Introduction
A page fault occurs when a process tries to access a page that is not currently in physical memory (validity fault) or tries an illegal access (protection fault). The kernel's page fault handler intercepts these events and takes appropriate action.
Types of Page Faults
---
1. Validity Fault (Major Page Fault)
- Occurs when the valid bit (V) = 0 in the page table entry.
- The page exists but is not in physical memory — it is on the swap device or in the executable file.
- The fault handler must load the page into memory from disk.
2. Protection Fault
- Occurs when the process tries to access a page in a way that violates its permissions.
- Examples:
- Writing to a read-only page (e.g., text segment).
- Accessing a page marked for copy-on-write.
- The action depends on whether the fault is recoverable:
- Copy-on-Write: The kernel makes a private copy of the page → fault is resolved.
- Illegal Access: The kernel sends a SIGSEGV (segmentation fault) signal to the process.
---
Validity Fault Handler Algorithm
When a process accesses a page with V = 0:
Step 1: Check if the page address is legal.
- Is the virtual address within the process's valid address range?
- If no → send SIGSEGV to the process (segmentation fault).
- If yes → continue.
Step 2: Check if the page frame is on the free list (page reclaim).
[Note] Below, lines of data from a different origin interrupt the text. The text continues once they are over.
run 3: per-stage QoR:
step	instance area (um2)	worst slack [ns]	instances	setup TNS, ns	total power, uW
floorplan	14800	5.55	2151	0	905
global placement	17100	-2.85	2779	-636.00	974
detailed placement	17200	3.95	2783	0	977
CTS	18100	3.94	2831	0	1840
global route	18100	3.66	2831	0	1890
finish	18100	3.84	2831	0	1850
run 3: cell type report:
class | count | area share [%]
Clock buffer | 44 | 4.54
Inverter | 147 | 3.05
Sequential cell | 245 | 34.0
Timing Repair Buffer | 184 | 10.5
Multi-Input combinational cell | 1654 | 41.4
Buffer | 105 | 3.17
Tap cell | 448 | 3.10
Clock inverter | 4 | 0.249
==> flow/design.v (excerpt) <==
module top(
    input           clk,
    input           rst,
    input           enable,
    input           mode,
    input           valid, 
    input   [4:0]   id,
    input   [3:0]   gridX,
    input   [3:0]   gridY,
	output 	[11:0]	gray_addr,
	output			gray_ren,
	input	[7:0]	gray_rdata,
    output  [11:0]  lbp_addr,
    output          lbp_wen,
	output			lbp_ren,
    input   [7:0]   lbp_rdata,
	output	[7:0] 	lbp_wdata,
	output	[24:0]	theta,
	output			theta_valid,
	input	[24:0]	cos_data,
	input			cos_valid,
	input	[24:0]	sin_data,
	input			sin_valid,
	output			lbp_finish,
    output  [7:0]   id_addr,
    output  [4:0]   id_wdata,
    output          id_wen,
    output          id_ren,
    input   [4:0]   id_rdata,
    output  [20:0]  hist_addr_train,
    output  [7:0]   hist_wdata_train,
    output          hist_wen_train,
    output          hist_ren_train,
    input   [7:0]   hist_rdata_train,
    output  [13:0]  hist_addr_predict,
    output  [7:0]   hist_wdata_predict,
    output          hist_wen_predict,
    output          hist_ren_predict,
    input   [7:0]   hist_rdata_predict,  
    output          hcu_finish,
    output          done,
    output  [4:0]   label,
    output  [17:0]  minDistance
);
Size in the first run: about 490 flip-flops, about 110000 µm² of cells after synthesis.
clock: 9.25 ns
lec_check: 0
cap_margin: 20
core_margin: 2
core_utilization: 70
setup_slack_margin: 1.2
slew_margin: 20
run.sh (not shown) runs the stock make flow with config.mk's settings and CLKGATE_MAP_FILE=.
The baseline produced a layout that fails on negative setup slack.
==> flow/design.v (excerpt) <==
module TOP_BRIDGE(
   input Hclk, Hresetn,
                     input [1:0]       Htrans,
                     input [31:0]       Haddr,
                     input [31:0]       Hwdata,
                     input [1:0]       Hburst,
                     input             Hwrite,
                     input             Hsel,
                     input             Pready,
                     input [31:0]      Prdata,
                     output Psel,
                     output [31:0] Paddr,
                     output [31:0] Pdata,
                     output [31:0] rdata_temp,
                     output Pwrite,
                     output Penable
    );
                    wire [31:0]  Haddr_temp;
                    wire [31:0]  Hwdata_temp;
                    wire         valid;
                    wire         Hwrite_temp;
                    wire [31:0]  data_temp;
                    wire [32:0]  addr_temp;
                    wire         transfer;
                    wire         full;
                    wire         Hready;
                    assign Hready = !full;
                    AHB_MASTER AS (
                      .Hclk(Hclk),
                      .Hresetn(Hresetn),
                      .Htrans(Htrans),
                      .Haddr(Haddr),
                      .Hwdata(Hwdata),
                      .Hburst(Hburst),
                      .Hwrite(Hwrite), 
                      .Hsel(Hsel), 
                      .Hready(Hready),
                      .Haddr_temp(Haddr_temp),
                      .Hwdata_temp(Hwdata_temp),
                      .valid(valid),
                      .Hwrite_temp(Hwrite_temp)
                    );  
                    FIFO_CONTROL FC (
                      .Hclk(Hclk), 
                      .Hresetn(Hresetn),
                      .Haddr_temp(Haddr_temp),
  ...
Size: about 5100 cells after synthesis, about 56000 um2 of cells after synthesis.
==> flow/config.mk <==
export PLATFORM = sky130hd
export DESIGN_NAME = TOP_BRIDGE
export DESIGN_NICKNAME = TOP_BRIDGE
export VERILOG_FILES = /design/flow/design.v
export SDC_FILE = /design/flow/constraint.sdc
export NUM_CORES = 4
export LEC_CHECK = 0
export ABC_AREA = 1
export CAP_MARGIN = 20
export CELL_PAD_IN_SITES_GLOBAL_PLACEMENT = 3
export CORE_ASPECT_RATIO = 1.02
export CORE_MARGIN = 4
export CORE_UTILIZATION = 68
export CTS_CLUSTER_DIAMETER = 85
export GPL_ROUTABILITY_DRIVEN = 0
export HOLD_SLACK_MARGIN = -0.1
export MIN_ROUTING_LAYER = met2
export PLACE_DENSITY_LB_ADDON = 0.29
export SETUP_SLACK_MARGIN = 0.17
export SLEW_MARGIN = 15
==> flow/constraint.sdc <==
create_clock -name core_clock -period 5.0 [get_ports {Hclk}]
set_input_delay 1.0000 -clock core_clock [delete_from_list [all_inputs] [get_ports {Hclk}]]
set_output_delay 1.0000 -clock core_clock [all_outputs]
set_load 0.01 [all_outputs]
run.sh (not shown) runs the stock make flow with config.mk's settings and CLKGATE_MAP_FILE=.
The starting point stopped in global placement without I/O (3_1_place_gp_skip_io).
==> inputs of build 63 <==
==> flow/design.v <==
module Control(
    input  [5:0] opcode,
    output reg RegDst, Branch, MemRead, MemtoReg,
    output reg [1:0] ALUOp,
    output reg MemWrite, ALUSrc, RegWrite
);
    always @(*) begin
        case (opcode)
            6'b000000: begin  
                RegDst   = 1;
                ALUSrc   = 0;
                MemtoReg = 0;
                RegWrite = 1;
                MemRead  = 0;
                MemWrite = 0;
                Branch   = 0;
                ALUOp    = 2'b10;
            end
            6'b100011: begin  
                RegDst   = 0;
                ALUSrc   = 1;
                MemtoReg = 1;
                RegWrite = 1;
                MemRead  = 1;
                MemWrite = 0;
                Branch   = 0;
                ALUOp    = 2'b00;
            end
            6'b101011: begin  
                RegDst   = 0;
                ALUSrc   = 1;
                MemtoReg = 0;
                RegWrite = 0;
                MemRead  = 0;
                MemWrite = 1;
                Branch   = 0;
                ALUOp    = 2'b00;
            end
            6'b000100: begin  
                RegDst   = 0;
                ALUSrc   = 0;
                MemtoReg = 0;
                RegWrite = 0;
                MemRead  = 0;
                MemWrite = 0;
                Branch   = 1;
                ALUOp    = 2'b01;
            end
            default: begin
                RegDst   = 0;
                ALUSrc   = 0;
                MemtoReg = 0;
                RegWrite = 0;
                MemRead  = 0;
                MemWrite = 0;
                Branch   = 0;
                ALUOp    = 2'b00;
            end
        endcase
    end
endmodule
module ALUControl(
    input  [1:0] ALUOp,
    input  [5:0] funct,
    output reg [3:0] ALUControl
);
    always @(*) begin
        casex ({ALUOp, funct})
            8'b10_100000: ALUControl = 4'b0010;  
            8'b10_100010: ALUControl = 4'b0110;  
            8'b10_100100: ALUControl = 4'b0000;  
            8'b10_100101: ALUControl = 4'b0001;  
            8'b10_101010: ALUControl = 4'b0111;  
            8'b00_xxxxxx: ALUControl = 4'b0010;  
            8'b01_xxxxxx: ALUControl = 4'b0110;  
            default:      ALUControl = 4'b0000;
        endcase
    end
endmodule
module ALU(
    input  [31:0] A,
    input  [31:0] B,
    input  [3:0]  ALUControl,
    output reg [31:0] Result,
    output Zero
);
    assign Zero = (Result == 0);
    always @(*) begin
        case (ALUControl)
            4'b0010: Result = A + B;            
            4'b0110: Result = A - B;            
            4'b0000: Result = A & B;            
            4'b0001: Result = A | B;            
            4'b0111: Result = (A < B) ? 1 : 0;  
            default: Result = 0;
        endcase
    end
endmodule
`timescale 1ns / 1ps
module Get_Instruction(
    input  [31:0] instruction,
    output [5:0] opcode,
    output reg [4:0] rs,
    output reg [4:0] rt,
    output reg [4:0] rd,
    output reg [4:0] shamt,
    output reg [5:0] funct,
    output reg [15:0] immediate,
    output reg isRtype,
    output reg isItype
);
assign opcode = instruction[31:26];
always @(*) begin
    if (opcode == 6'b000000) begin 
        isRtype   = 1'b1;
        isItype   = 1'b0;
        rs        = instruction[25:21];
        rt        = instruction[20:16];
        rd        = instruction[15:11];
        shamt     = instruction[10:6];
        funct     = instruction[5:0];
        immediate = 16'b0;
    end else begin
        isRtype   = 1'b0;
        isItype   = 1'b1;
        rs        = instruction[25:21];
        rt        = instruction[20:16];
        immediate = instruction[15:0];
        rd        = 5'b0;
        shamt     = 5'b0;
        funct     = 6'b0;
    end
end
endmodule 
`timescale 1ns / 1ps
module getoperands(
    output [31:0] operand1,
    output [31:0] operand2,
    input  [4:0] rs,
    input  [4:0] rt,
    input  [4:0] rd,
    input  [31:0] write_data,
    input  RegDst,
    input  RegWrite,
    input  ALUSrc,           
    input  clk
);
    reg [31:0] registers [0:31];
    wire [4:0] write_reg = (RegDst == 1) ? rd : rt;
    assign operand1 = (rs == 5'd0) ? 32'd0 : registers[rs];
    assign operand2 = (ALUSrc == 1) ? 32'd0 : ((rt == 5'd0) ? 32'd0 : registers[rt]);
    always @(posedge clk) begin
        if (RegWrite && write_reg != 5'd0)
            registers[write_reg] <= write_data;
    end
endmodule
module branch_datapath (
    input  wire [31:0] PC,
    input  wire [31:0] reg1,
    input  wire [31:0] reg2,
    input  wire [15:0] imm,
    input  wire        Branch,
    output wire [31:0] nextPC,
    output wire        Zero,
    output wire        BranchTaken
);
    wire [31:0] PC_plus4;
    wire [31:0] imm_ext;
    wire [31:0] imm_shift;
    wire [31:0] branch_addr;
    wire [31:0] alu_result;
    assign PC_plus4   = PC + 32'd4;
    assign imm_ext    = {{16{imm[15]}}, imm};
    assign imm_shift  = imm_ext << 2;
    assign branch_addr = PC_plus4 + imm_shift;
    assign alu_result = reg1 - reg2;
    assign Zero       = (alu_result == 32'd0);
    assign BranchTaken = Branch & Zero;
    assign nextPC     = BranchTaken ? branch_addr : PC_plus4;
endmodule
module mips_core (
    input  wire        clk,
    input  wire        reset,
    output wire [31:0] imem_addr,
    input  wire [31:0] imem_data,
    output wire [31:0] dmem_addr,
    output wire [31:0] dmem_wdata,
    output wire        dmem_we,
    output wire        dmem_re,
    input  wire [31:0] dmem_rdata
);
    reg  [31:0] PC;
    wire [31:0] nextPC;
    wire [5:0]  opcode, funct;
    wire [4:0]  rs, rt, rd, shamt;
    wire [15:0] immediate;
    wire        isRtype, isItype;
    wire RegDst, Branch, MemRead, MemtoReg, MemWrite, ALUSrc, RegWrite;
    wire [1:0]  ALUOp;
    wire [3:0]  ALUCtl;
    wire [31:0] reg1, reg2, alu_b, alu_result, write_back;
    wire        alu_zero, br_zero, br_taken;
    always @(posedge clk or posedge reset) begin
        if (reset)
            PC <= 32'b0;
        else
            PC <= nextPC;
    end
    assign imem_addr = PC;
    Get_Instruction GI (
        .instruction(imem_data),
        .opcode(opcode),
        .rs(rs),
        .rt(rt),
        .rd(rd),
        .shamt(shamt),
        .funct(funct),
        .immediate(immediate),
        .isRtype(isRtype),
        .isItype(isItype)
    );
    Control CTRL (
        .opcode(opcode),
        .RegDst(RegDst),
        .Branch(Branch),
        .MemRead(MemRead),
        .MemtoReg(MemtoReg),
        .ALUOp(ALUOp),
        .MemWrite(MemWrite),
        .ALUSrc(ALUSrc),
        .RegWrite(RegWrite)
    );
    ALUControl ALUCTRL (
        .ALUOp(ALUOp),
        .funct(funct),
        .ALUControl(ALUCtl)
    );
    getoperands RF (
        .operand1(reg1),
        .operand2(reg2),
        .rs(rs),
        .rt(rt),
        .rd(rd),
        .write_data(write_back),
        .RegDst(RegDst),
        .RegWrite(RegWrite),
        .ALUSrc(1'b0),
        .clk(clk)
    );
    assign alu_b = ALUSrc ? {{16{immediate[15]}}, immediate} : reg2;
    ALU ALU0 (
        .A(reg1),
        .B(alu_b),
        .ALUControl(ALUCtl),
        .Result(alu_result),
        .Zero(alu_zero)
    );
    branch_datapath BD (
        .PC(PC),
        .reg1(reg1),
        .reg2(reg2),
        .imm(immediate),
        .Branch(Branch),
        .nextPC(nextPC),
        .Zero(br_zero),
        .BranchTaken(br_taken)
    );
    assign dmem_addr  = alu_result;
    assign dmem_wdata = reg2;
    assign dmem_we    = MemWrite;
    assign dmem_re    = MemRead;
    assign write_back = MemtoReg ? dmem_rdata : alu_result;
endmodule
- The page may have been recently freed by the page stealer but the frame hasn't been reused yet.
- If the frame is still on the free list with valid data → reclaim it (remove from free list, restore the page table entry, set V = 1).
- No disk I/O needed! This is very fast.
Step 3: Page is not reclaimable — load from disk.
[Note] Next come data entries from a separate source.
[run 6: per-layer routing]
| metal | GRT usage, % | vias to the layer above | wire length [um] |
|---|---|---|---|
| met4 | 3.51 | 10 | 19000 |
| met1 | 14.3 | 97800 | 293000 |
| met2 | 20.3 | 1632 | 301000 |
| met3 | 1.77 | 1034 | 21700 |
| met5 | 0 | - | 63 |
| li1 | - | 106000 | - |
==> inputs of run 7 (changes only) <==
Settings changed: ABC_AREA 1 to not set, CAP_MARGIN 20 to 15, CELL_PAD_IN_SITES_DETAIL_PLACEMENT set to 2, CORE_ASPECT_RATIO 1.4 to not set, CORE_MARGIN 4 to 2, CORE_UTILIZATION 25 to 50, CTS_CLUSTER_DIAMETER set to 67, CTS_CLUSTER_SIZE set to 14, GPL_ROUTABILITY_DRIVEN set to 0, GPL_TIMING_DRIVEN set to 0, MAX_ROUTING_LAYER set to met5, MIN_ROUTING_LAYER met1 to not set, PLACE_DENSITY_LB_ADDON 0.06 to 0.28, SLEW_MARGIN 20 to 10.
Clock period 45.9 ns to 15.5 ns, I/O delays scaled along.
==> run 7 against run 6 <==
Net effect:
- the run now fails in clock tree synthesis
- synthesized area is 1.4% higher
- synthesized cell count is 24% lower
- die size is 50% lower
==> 08-22: inputs <==
Design brain_m, start of the top module:
module brain_m(clk, rst, distance, mode, start, E, color, OE, shape);
clock: 11.3 ns
lec_check: 0
abc_area: 1
cap_margin: 25
core_margin: 2
core_utilization: 15
cts_cluster_diameter: 108
hold_slack_margin: 0.19
min_routing_layer: met1
slew_margin: 20
tns_end_percent: 95
run.sh (not shown) runs the stock make flow with config.mk's settings and CLKGATE_MAP_FILE=.
==> 01-16: changes against 08-22 <==
- ABC_AREA: 1 -> default
- CAP_MARGIN: 25 -> 20
- CORE_UTILIZATION: 15 -> 34
- CTS_CLUSTER_DIAMETER: 108 -> default
- HOLD_SLACK_MARGIN: 0.19 -> default
- MIN_ROUTING_LAYER: met1 -> default
- PLACE_DENSITY: default -> 0.6
- TNS_END_PERCENT: 95 -> default
==> flow/constraint.sdc (replaced) <==
create_clock -name core_clock -period 6.6 [get_ports {clk}]
set_input_delay 1.3200 -clock core_clock [delete_from_list [all_inputs] [get_ports {clk}]]
set_output_delay 1.3200 -clock core_clock [all_outputs]
set_load 0.01 [all_outputs]
==> qor summary <==
Outcome: 08-22 no timing/DRC/antenna violations; 01-16 no timing/DRC/antenna violations
Sequential share of the synthesized area: 08-22 52.4%; 01-16 52.9%
Terminus of the critical flop-to-flop path: 08-22 iscu.remReg2[7]; 01-16 m.mem[19][5]
Hold_sp: 08-22 d1.dReg[26]; 01-16 d1.state[0]
Number of antenna violations at the first check in global routing: 08-22 7; 01-16 8
Simple-gate share of the synthesized area: 08-22 18.5%; 01-16 16.9%
Floorplan die width: 08-22 850 um; 01-16 563 um
Cells on Worst Hold Path: 08-22 2; 01-16 1
WP buf/inv: 08-22 4; 01-16 1
Syn-to-layout area delta: 08-22 17.8%; 01-16 12.5%
Violation tally from detailed-route iteration zero: 08-22 8567; 01-16 6981
Top routing layer in use: 08-22 met5; 01-16 met4
Comb gate area: 08-22 43700 um^2; 01-16 46200 um^2
WL met3: 08-22 19100 um; 01-16 14200 um
Cell Pwr Density: 08-22 159 nW/um^2; 01-16 296 nW/um^2
Routability-driven placement congestion ratio: 08-22 0.830; 01-16 0.851
Setup WS pre-CTS: 08-22 4.23 ns; 01-16 0.832 ns
Number of global-route vias before repair: 08-22 85000; 01-16 74600
Number of buffers created by CTS: 08-22 266; 01-16 285
==> build 76: inputs <==
==> flow/design.v (excerpt) <==
module IOTDF( clk, rst, in_en, iot_in, fn_sel, busy, valid, iot_out);
==> flow/config.mk <==
export PLATFORM = sky130hd
export DESIGN_NAME = IOTDF
export DESIGN_NICKNAME = IOTDF
export VERILOG_FILES = /design/flow/design.v
export SDC_FILE = /design/flow/constraint.sdc
export NUM_CORES = 4
export LEC_CHECK = 0
export ABC_AREA = 0
export CAP_MARGIN = 0
export CELL_PAD_IN_SITES_DETAIL_PLACEMENT = 0
export CORE_ASPECT_RATIO = 1.92
export CORE_MARGIN = 2
export CORE_UTILIZATION = 57
export HOLD_SLACK_MARGIN = 0.27
export MAX_ROUTING_LAYER = met4
export SETUP_SLACK_MARGIN = 0.38
export SLEW_MARGIN = 20
export TNS_END_PERCENT = 75
==> flow/constraint.sdc <==
create_clock -name core_clock -period 1.45 [get_ports {clk}]
set_input_delay 0.2900 -clock core_clock [delete_from_list [all_inputs] [get_ports {clk}]]
set_output_delay 0.2900 -clock core_clock [all_outputs]
set_load 0.01 [all_outputs]
run.sh (not shown) runs the stock make flow with config.mk's settings and CLKGATE_MAP_FILE=.
==> inputs of trial 55, as changes to build 76 <==
ABC_AREA = unset   (was 0)
CAP_MARGIN = 20   (was 0)
CELL_PAD_IN_SITES_DETAIL_PLACEMENT = unset   (was 0)
CORE_ASPECT_RATIO = unset   (was 1.92)
CORE_UTILIZATION = 46   (was 57)
HOLD_SLACK_MARGIN = unset   (was 0.27)
MAX_ROUTING_LAYER = unset   (was met4)
SETUP_SLACK_MARGIN = -0.26   (was 0.38)
TNS_END_PERCENT = unset   (was 75)
==> flow/constraint.sdc (replaced) <==
create_clock -name core_clock -period 4.62 [get_ports {clk}]
set_input_delay 0.9240 -clock core_clock [delete_from_list [all_inputs] [get_ports {clk}]]
set_output_delay 0.9240 -clock core_clock [all_outputs]
set_load 0.01 [all_outputs]
==> inputs of build 60, as changes to build 76 <==
ABC_AREA = 1   (was 0)
CAP_MARGIN = 20   (was 0)
CELL_PAD_IN_SITES_DETAIL_PLACEMENT = unset   (was 0)
CORE_ASPECT_RATIO = unset   (was 1.92)
CORE_UTILIZATION = 72   (was 57)
HOLD_SLACK_MARGIN = unset   (was 0.27)
MAX_ROUTING_LAYER = unset   (was met4)
PLACE_DENSITY = 0.39   (was unset)
SETUP_SLACK_MARGIN = 0.1   (was 0.38)
TNS_END_PERCENT = unset   (was 75)
==> flow/constraint.sdc (replaced) <==
create_clock -name core_clock -period 2.28 [get_ports {clk}]
set_input_delay 0.4560 -clock core_clock [delete_from_list [all_inputs] [get_ports {clk}]]
set_output_delay 0.4560 -clock core_clock [all_outputs]
set_load 0.01 [all_outputs]
==> summary.txt <==
yosys + openroad results -> netlist area before placement=31200 sq um, Finish-stage setup viols=462, clk sinks=400, dpl cells=4487, PnR worst setup slack=-0.366 ns, SO Viols=setup timing, Root Driver=clkbuf_16, outcome=finished with violations, post-synth net total=3464
That was trial 55.
Setup of run B:
==> flow/design.v (excerpt) <==
module fir_filter
#(
    parameter NUM_ELEMENTS = 7
)
(
    input clk,
    input rst,
    input [ 7 : 0 ] weight_data,
    input [ 2 : 0 ] weight_idx,
    input weight_valid,
    output weight_ready,
    input [ 7 : 0 ] input_data,
    input input_valid,
    output input_ready,
    output [ 15 : 0 ] output_data,
    input output_ready,
    output output_valid
);
    assign weight_ready = 1;
    assign input_ready = 1;
    assign output_valid = 1;
    reg [7:0] weights [NUM_ELEMENTS-1:0];
    reg [7:0] values [NUM_ELEMENTS-1:0];
    integer i;
    always@(posedge clk)begin
        if (rst)begin
            for (i = 0; i< NUM_ELEMENTS; i = i+1)
                weights[i] = 0;
        end else if (weight_valid)
            weights[weight_idx] = weight_data;
        for (i = NUM_ELEMENTS-1; i> 0; i=i-1)begin
            values[i] <= rst?0:values[i-1];
        end
        values[0] <= rst?0:input_data;
    end
    wire [15:0] intermediate_sums [NUM_ELEMENTS-1:0];
    assign output_data = intermediate_sums[NUM_ELEMENTS-1];  
    generate
        genvar j;
        for (j = 0; j<NUM_ELEMENTS; j=j+1)begin:summation
            assign intermediate_sums[j] = (j?intermediate_sums[j-1]:0) + values[j]*weights[j];
        end
    endgenerate
endmodule
Size in the first run: roughly 2400 cells after synthesis, ~110 flip-flops, roughly 43 I/O pins, ~20000 um2 of cells after synthesis.
Settings: LEC_CHECK=0, ABC_AREA=1, CAP_MARGIN=20, CORE_MARGIN=2, CORE_UTILIZATION=70, CTS_CLUSTER_DIAMETER=197, CTS_CLUSTER_SIZE=18, HOLD_SLACK_MARGIN=-0.08, PLACE_DENSITY_LB_ADDON=0.18, SLEW_MARGIN=20, TNS_END_PERCENT=5; clock period 10.9 ns.
run.sh (not shown) runs the stock make flow with config.mk's settings and CLKGATE_MAP_FILE=.
Run B: no failed stages, no open violations at the end
### run B -> run E
==> flow/config.mk <==
export PLATFORM = sky130hd
export DESIGN_NAME = fir_filter
export DESIGN_NICKNAME = fir_filter
export VERILOG_FILES = /design/flow/design.v
export SDC_FILE = /design/flow/constraint.sdc
export NUM_CORES = 4
export LEC_CHECK = 0
export CAP_MARGIN = 20
export CORE_MARGIN = 2
export CORE_UTILIZATION = 64
export SLEW_MARGIN = 20
export TNS_END_PERCENT = 5
==> flow/constraint.sdc <==
create_clock -name core_clock -period 9.99 [get_ports {clk}]
set_input_delay 1.9980 -clock core_clock [delete_from_list [all_inputs] [get_ports {clk}]]
set_output_delay 1.9980 -clock core_clock [all_outputs]
set_load 0.01 [all_outputs]
Results
- Synthesized cell count: run E < run B
- In the metrics for run B and run E, the one carrying the lower area added between synthesis and finish is run B.
- Re sequential cell area fraction in the yosys report: run B and run E aren't equal, and the lower value belongs to run B.
- Wire length reported by the detailed router: run E worse than run B
- Run E against run B: xor and xnor fraction of the mapped netlist area went up 0.66 points; area fraction in compound gates after synthesis went down.

---

job 2406:
The RTL this note starts from:
==> flow/design.v <==
`timescale 1ns / 1ps
module fir_filter
#(
    parameter NUM_ELEMENTS = 7
)
(
    input clk,
    input rst,
    input [ 7 : 0 ] weight_data,
    input [ 2 : 0 ] weight_idx,
    input weight_valid,
    output weight_ready,
    input [ 7 : 0 ] input_data,
    input input_valid,
    output input_ready,
    output [ 15 : 0 ] output_data,
    input output_ready,
    output output_valid
);
    assign weight_ready = 1;
    assign input_ready = 1;
    assign output_valid = 1;
    reg [7:0] weights [NUM_ELEMENTS-1:0];
    reg [7:0] values [NUM_ELEMENTS-1:0];
    integer i;
    always@(posedge clk)begin
        if (rst)begin
            for (i = 0; i< NUM_ELEMENTS; i = i+1)
                weights[i] = 0;
        end else if (weight_valid)
            weights[weight_idx] = weight_data;
        for (i = NUM_ELEMENTS-1; i> 0; i=i-1)begin
            values[i] <= rst?0:values[i-1];
        end
        values[0] <= rst?0:input_data;
    end
    wire [15:0] intermediate_sums [NUM_ELEMENTS-1:0];
    assign output_data = intermediate_sums[NUM_ELEMENTS-1];  
    generate
        genvar j;
        for (j = 0; j<NUM_ELEMENTS; j=j+1)begin:summation
            assign intermediate_sums[j] = (j?intermediate_sums[j-1]:0) + values[j]*weights[j];
        end
    endgenerate
endmodule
- Determine the page source from the disk block descriptor:
| Source Type | Action |
|---|---|
| Demand Zero | Allocate a new frame, fill with zeros |
| Demand Fill | Read the page from the executable file on disk |
| Swap | Read the page from the swap device |
- 3a: Allocate a free page frame.
- If no free frames → invoke the page stealer to free some frames, then retry.
- 3b: Initiate disk read — the process sleeps while waiting for I/O.
- 3c: When I/O completes:
- Update the page table entry: set the physical frame number, set V = 1.
- Wake up the process.
Step 4: Resume the faulting instruction.
- The hardware re-executes the instruction that caused the fault.
- This time, the page is in memory, so no fault occurs.
---
Validity Fault Handler Flowchart
Page Fault (V = 0)
│
▼
Is address valid?
No ──► SIGSEGV (kill process)
Yes ─► Is page frame on free list? (Page Reclaim)
Yes ──► Reclaim frame, set V=1, resume
No ──► What type of page?
│
┌─────┼──────────┐
▼ ▼ ▼
Demand Demand From
Zero Fill Swap
│ │ │
▼ ▼ ▼
Alloc Read from Read from
frame, executable swap device
zero it file
│ │ │
└─────┼──────────┘
▼
Update PTE (V=1, frame #)
│
▼
Resume instruction
---
Protection Fault Handler
When a process makes an access that violates page permissions:
Step 1: Determine the type of protection fault.
Case A — Copy-on-Write (COW):
- After
fork(), parent and child share the same physical pages. - Pages are marked read-only with the copy-on-write bit set.
- When either process tries to write, a protection fault occurs:
- Allocate a new page frame.
- Copy the contents of the shared page to the new frame.
- Update the writing process's page table to point to the new frame.
- Set the new page as read-write.
- If the original page's reference count drops to 1, the remaining process can also get read-write access.
Before write (COW):
Parent PTE → Frame 50 (R-only, COW) ◄─── Shared
Child PTE → Frame 50 (R-only, COW) ◄───┘
Child writes → Protection Fault!
After COW handling:
Parent PTE → Frame 50 (RW) ← Original
Child PTE → Frame 99 (RW) ← New copy
Case B — Illegal Access:
- The process tries to write to a genuinely read-only page (e.g., text segment) or access a page it has no permission to access.
- The kernel sends SIGSEGV → the process is terminated (core dump).
---
Minor vs Major Page Faults
| Type | Description | Disk I/O? |
|---|---|---|
| Minor Fault | Page reclaimed from free list or COW copy | No |
| Major Fault | Page loaded from swap or executable file | Yes |
- Minor faults are fast (microseconds) — no disk I/O.
- Major faults are slow (milliseconds) — require disk read.
- Performance depends on minimizing major faults.
Summary
- Validity faults occur when a page is not in memory (V=0) — the handler loads it from disk.
- Protection faults occur on illegal access — handled by COW or SIGSEGV.
- Page reclaim avoids disk I/O by recovering recently freed pages.
- Pages can come from three sources: demand zero, executable file, or swap.
- Copy-on-Write delays copying shared pages until a write actually occurs.
- Minor faults (no I/O) are much faster than major faults (disk I/O).